Why would they have sex and risk raising a child unless it was pleasurable?

------
FrojoS
Very interesting read and full of details and primary sources. If you are not
used to ancient British, keep a dictionary handy.

Call me naive, but it had not occurred to me before, that marriage ought to be
lavish, not because its an important social event but because it ought to be
unaffordable expensive for the young and the poor.

------
michaelsbradley
Whenever I read a piece that is bullish on contraception and the sexual
revolution of the 1960s, I become a little disheartened to think how many
people today have such a dim view of sex and their own human nature. Sex is
about but pleasure, but also so much more. See John Paul II's Theology of the
Body:

[http://www.ewtn.com/library/papaldoc/jp2tbind.htm](http://www.ewtn.com/library/papaldoc/jp2tbind.htm)

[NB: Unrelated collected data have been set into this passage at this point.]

`config.mk`:
```
export PLATFORM = sky130hd
export DESIGN_NAME = RegFileCore
export DESIGN_NICKNAME = d
export VERILOG_FILES = /design/src/verilog/RegFilePkg.sv /design/src/verilog/RegFileIf.sv /design/src/verilog/ExecuteUnit.sv /design/src/verilog/IssueDecoder.sv /design/src/verilog/MultiPortRam.sv /design/src/verilog/RegFileCore.sv /design/src/verilog/RegisterFile.sv /design/src/verilog/WritebackStage.sv
export SDC_FILE = /design/constraint.sdc
export NUM_CORES = 2
export LEC_CHECK = 0
export BUFFER_PORTS_ARGS = -buffer_cell sky130_fd_sc_hd__buf_2
export CORE_ASPECT_RATIO = 0.75
export CORE_MARGIN = 1
export CORE_UTILIZATION = 29
export CTS_BUF_LIST = sky130_fd_sc_hd__clkbuf_4 sky130_fd_sc_hd__clkbuf_8 sky130_fd_sc_hd__clkbuf_16
export DETAILED_ROUTE_END_ITERATION = 8
export PLACE_DENSITY_LB_ADDON = 0.15
export SYNTH_ARGS = -nofsm -noshare
export SYNTH_HDL_FRONTEND = slang
export SYNTH_SLANG_ARGS = --single-unit
```
`constraint.sdc`:
```
create_clock -name clk -period 12.8 [get_ports clk]
set_clock_uncertainty 0.1 [all_clocks]
set_input_delay 1.28 -clock clk [delete_from_list [all_inputs] [get_ports clk]]
set_output_delay 1.28 -clock clk [all_outputs]
set_load 0.05 [all_outputs]
```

This information should be lovingly and shared with young persons, even (and
especially) when it challenges us as adults and requires us to grow in
maturity and understanding.

Also, there are wonderful modern, "open source" and free alternatives to
pharmaceutical contraception, barrier methods and surgical sterilization, not
to mention chemical and surgical abortion. I would invite readers here to
learn about modern NFP and to help spread the word:

[http://www.thebillingsovulationmethod.org/](http://www.thebillingsovulationmethod.org/)

[http://www.usccb.org/issues-and-action/marriage-and-
family/n...](http://www.usccb.org/issues-and-action/marriage-and-
family/natural-family-planning/what-is-nfp/nfp-basic-information.cfm)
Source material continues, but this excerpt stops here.